Information supplied: Begin

===== src/rtl/img_pkg.sv =====
// ============================================================================
// Module  : img_pkg
// Brief   : Shared image geometry, RAM widths and arbiter state encoding.
// Revision: 1.0
// ============================================================================
`default_nettype none

package img_pkg;

    localparam int SQUARE_X   = 256;
    localparam int SQUARE_Y   = 256;
    localparam int ADDR_W     = 16;
    localparam int DATA_W     = 24;
    localparam int IMG_PIXELS = SQUARE_X * SQUARE_Y;

    typedef enum logic [0:0] {
        S_WAIT = 1'b0,
        S_RUN  = 1'b1
    } state_t;

    // Width needed to hold a count that saturates at n (inclusive).
    function automatic int cnt_width(input int n);
        return $clog2(n + 1);
    endfunction

endpackage

`default_nettype wire


===== src/rtl/vs_edge_det.sv =====
// ============================================================================
// Module  : vs_edge_det
// Brief   : Registers active-low vsync and pulses on its falling edge.
// Revision: 1.0
// ============================================================================
`default_nettype none

module vs_edge_det (
    input  logic vpg_pclk,
    input  logic rst,
    input  logic i_vs,
    output logic o_fs
);

    logic r_vs_d;

    // Resetting high means a vsync already low at reset release counts as a frame start.
    always_ff @(posedge vpg_pclk) begin
        if (rst) begin
            r_vs_d <= 1'b1;
        end else begin
            r_vs_d <= i_vs;
        end
    end

    assign o_fs = r_vs_d & ~i_vs;

endmodule

`default_nettype wire


===== src/rtl/img_buf_arb.sv =====
// ============================================================================
// Module  : img_buf_arb
// Brief   : Image RAM controller: per-frame display read sequencing with
//           loader writes granted only in cycles free of display reads.
// Revision: 1.0
// ============================================================================
`default_nettype none

module img_buf_arb #(
    parameter int ADDR_W     = img_pkg::ADDR_W,
    parameter int DATA_W     = img_pkg::DATA_W,
    parameter int IMG_PIXELS = img_pkg::IMG_PIXELS
) (
    input  logic              vpg_pclk,
    input  logic              rst,
    input  logic              vpg_vs,
    input  logic              rd_req,
    output logic [DATA_W-1:0] rd_data,
    input  logic              wr_req,
    input  logic [ADDR_W-1:0] wr_addr,
    input  logic [DATA_W-1:0] wr_data,
    output logic              wr_ack,
    output logic              mem_en,
    output logic              mem_we,
    output logic [ADDR_W-1:0] mem_addr,
    output logic [DATA_W-1:0] mem_wdata,
    input  logic [DATA_W-1:0] mem_rdata,
    output logic              frame_err,
    output logic              synced
);

    import img_pkg::*;

    localparam int                 c_CNT_W   = cnt_width(IMG_PIXELS);
    localparam logic [c_CNT_W-1:0] c_IMG_CNT = c_CNT_W'(IMG_PIXELS);

    state_t              r_state;
    logic                r_synced;
    logic                r_frame_err;
    logic [ADDR_W-1:0]   r_rd_addr;
    logic [c_CNT_W-1:0]  r_rd_cnt;
    logic                r_mem_en;
    logic                r_mem_we;
    logic [ADDR_W-1:0]   r_mem_addr;
    logic [DATA_W-1:0]   r_mem_wdata;
    logic                r_wr_ack;
    logic [DATA_W-1:0]   r_rd_data;

    logic                w_fs;
    logic                w_rd_go;
    logic                w_wr_go;

    vs_edge_det u_vs_edge_det (
        .vpg_pclk (vpg_pclk),
        .rst      (rst),
        .i_vs     (vpg_vs),
        .o_fs     (w_fs)
    );

    assign w_rd_go = (r_state == S_RUN) && rd_req;
    // wr_req during the ack cycle still shows the word just issued, so it is not re-granted.
    assign w_wr_go = wr_req && !r_wr_ack && !w_rd_go;

    always_ff @(posedge vpg_pclk) begin
        if (rst) begin
            r_state     <= S_WAIT;
            r_synced    <= 1'b0;
            r_frame_err <= 1'b0;
            r_rd_addr   <= '0;
            r_rd_cnt    <= '0;
        end else begin
            if (w_fs) begin
                r_state  <= S_RUN;
                r_synced <= 1'b1;
                if (r_synced && (r_rd_cnt != c_IMG_CNT)) begin
                    r_frame_err <= 1'b1;
                end
                // A read coinciding with frame start consumes address 0.
                r_rd_addr <= w_rd_go ? ADDR_W'(1)  : '0;
                r_rd_cnt  <= w_rd_go ? c_CNT_W'(1) : '0;
            end else if (w_rd_go) begin
                r_rd_addr <= r_rd_addr + 1'b1;
                if (r_rd_cnt != c_IMG_CNT) begin
                    r_rd_cnt <= r_rd_cnt + 1'b1;
                end
            end
        end
    end

    always_ff @(posedge vpg_pclk) begin
        if (rst) begin
            r_mem_en    <= 1'b0;
            r_mem_we    <= 1'b0;
            r_mem_addr  <= '0;
            r_mem_wdata <= '0;
            r_wr_ack    <= 1'b0;
            r_rd_data   <= '0;
        end else begin
            r_wr_ack <= w_wr_go;
            if (w_rd_go) begin
                r_mem_en   <= 1'b1;
                r_mem_we   <= 1'b0;
                r_mem_addr <= w_fs ? '0 : r_rd_addr;
            end else if (w_wr_go) begin
                r_mem_en    <= 1'b1;
                r_mem_we    <= 1'b1;
                r_mem_addr  <= wr_addr;
                r_mem_wdata <= wr_data;
            end else begin
                r_mem_en <= 1'b0;
                r_mem_we <= 1'b0;
            end
            if (r_mem_en && !r_mem_we) begin
                r_rd_data <= mem_rdata;
            end
        end
    end

    assign rd_data   = r_rd_data;
    assign wr_ack    = r_wr_ack;
    assign mem_en    = r_mem_en;
    assign mem_we    = r_mem_we;
    assign mem_addr  = r_mem_addr;
    assign mem_wdata = r_mem_wdata;
    assign frame_err = r_frame_err;
    assign synced    = r_synced;

endmodule

`default_nettype wire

Information supplied: End

From the first line to the last, restate the data above exactly.

Finished exercise:
===== src/rtl/img_pkg.sv =====
// ============================================================================
// Module  : img_pkg
// Brief   : Shared image geometry, RAM widths and arbiter state encoding.
// Revision: 1.0
// ============================================================================
`default_nettype none

package img_pkg;

    localparam int SQUARE_X   = 256;
    localparam int SQUARE_Y   = 256;
    localparam int ADDR_W     = 16;
    localparam int DATA_W     = 24;
    localparam int IMG_PIXELS = SQUARE_X * SQUARE_Y;

    typedef enum logic [0:0] {
        S_WAIT = 1'b0,
        S_RUN  = 1'b1
    } state_t;

    // Width needed to hold a count that saturates at n (inclusive).
    function automatic int cnt_width(input int n);
        return $clog2(n + 1);
    endfunction

endpackage

`default_nettype wire


===== src/rtl/vs_edge_det.sv =====
// ============================================================================
// Module  : vs_edge_det
// Brief   : Registers active-low vsync and pulses on its falling edge.
// Revision: 1.0
// ============================================================================
`default_nettype none

module vs_edge_det (
    input  logic vpg_pclk,
    input  logic rst,
    input  logic i_vs,
    output logic o_fs
);

    logic r_vs_d;

    // Resetting high means a vsync already low at reset release counts as a frame start.
    always_ff @(posedge vpg_pclk) begin
        if (rst) begin
            r_vs_d <= 1'b1;
        end else begin
            r_vs_d <= i_vs;
        end
    end

    assign o_fs = r_vs_d & ~i_vs;

endmodule

`default_nettype wire


===== src/rtl/img_buf_arb.sv =====
// ============================================================================
// Module  : img_buf_arb
// Brief   : Image RAM controller: per-frame display read sequencing with
//           loader writes granted only in cycles free of display reads.
// Revision: 1.0
// ============================================================================
`default_nettype none

module img_buf_arb #(
    parameter int ADDR_W     = img_pkg::ADDR_W,
    parameter int DATA_W     = img_pkg::DATA_W,
    parameter int IMG_PIXELS = img_pkg::IMG_PIXELS
) (
    input  logic              vpg_pclk,
    input  logic              rst,
    input  logic              vpg_vs,
    input  logic              rd_req,
    output logic [DATA_W-1:0] rd_data,
    input  logic              wr_req,
    input  logic [ADDR_W-1:0] wr_addr,
    input  logic [DATA_W-1:0] wr_data,
    output logic              wr_ack,
    output logic              mem_en,
    output logic              mem_we,
    output logic [ADDR_W-1:0] mem_addr,
    output logic [DATA_W-1:0] mem_wdata,
    input  logic [DATA_W-1:0] mem_rdata,
    output logic              frame_err,
    output logic              synced
);

    import img_pkg::*;

    localparam int                 c_CNT_W   = cnt_width(IMG_PIXELS);
    localparam logic [c_CNT_W-1:0] c_IMG_CNT = c_CNT_W'(IMG_PIXELS);

    state_t              r_state;
    logic                r_synced;
    logic                r_frame_err;
    logic [ADDR_W-1:0]   r_rd_addr;
    logic [c_CNT_W-1:0]  r_rd_cnt;
    logic                r_mem_en;
    logic                r_mem_we;
    logic [ADDR_W-1:0]   r_mem_addr;
    logic [DATA_W-1:0]   r_mem_wdata;
    logic                r_wr_ack;
    logic [DATA_W-1:0]   r_rd_data;

    logic                w_fs;
    logic                w_rd_go;
    logic                w_wr_go;

    vs_edge_det u_vs_edge_det (
        .vpg_pclk (vpg_pclk),
        .rst      (rst),
        .i_vs     (vpg_vs),
        .o_fs     (w_fs)
    );

    assign w_rd_go = (r_state == S_RUN) && rd_req;
    // wr_req during the ack cycle still shows the word just issued, so it is not re-granted.
    assign w_wr_go = wr_req && !r_wr_ack && !w_rd_go;

    always_ff @(posedge vpg_pclk) begin
        if (rst) begin
            r_state     <= S_WAIT;
            r_synced    <= 1'b0;
            r_frame_err <= 1'b0;
            r_rd_addr   <= '0;
            r_rd_cnt    <= '0;
        end else begin
            if (w_fs) begin
                r_state  <= S_RUN;
                r_synced <= 1'b1;
                if (r_synced && (r_rd_cnt != c_IMG_CNT)) begin
                    r_frame_err <= 1'b1;
                end
                // A read coinciding with frame start consumes address 0.
                r_rd_addr <= w_rd_go ? ADDR_W'(1)  : '0;
                r_rd_cnt  <= w_rd_go ? c_CNT_W'(1) : '0;
            end else if (w_rd_go) begin
                r_rd_addr <= r_rd_addr + 1'b1;
                if (r_rd_cnt != c_IMG_CNT) begin
                    r_rd_cnt <= r_rd_cnt + 1'b1;
                end
            end
        end
    end

    always_ff @(posedge vpg_pclk) begin
        if (rst) begin
            r_mem_en    <= 1'b0;
            r_mem_we    <= 1'b0;
            r_mem_addr  <= '0;
            r_mem_wdata <= '0;
            r_wr_ack    <= 1'b0;
            r_rd_data   <= '0;
        end else begin
            r_wr_ack <= w_wr_go;
            if (w_rd_go) begin
                r_mem_en   <= 1'b1;
                r_mem_we   <= 1'b0;
                r_mem_addr <= w_fs ? '0 : r_rd_addr;
            end else if (w_wr_go) begin
                r_mem_en    <= 1'b1;
                r_mem_we    <= 1'b1;
                r_mem_addr  <= wr_addr;
                r_mem_wdata <= wr_data;
            end else begin
                r_mem_en <= 1'b0;
                r_mem_we <= 1'b0;
            end
            if (r_mem_en && !r_mem_we) begin
                r_rd_data <= mem_rdata;
            end
        end
    end

    assign rd_data   = r_rd_data;
    assign wr_ack    = r_wr_ack;
    assign mem_en    = r_mem_en;
    assign mem_we    = r_mem_we;
    assign mem_addr  = r_mem_addr;
    assign mem_wdata = r_mem_wdata;
    assign frame_err = r_frame_err;
    assign synced    = r_synced;

endmodule

`default_nettype wire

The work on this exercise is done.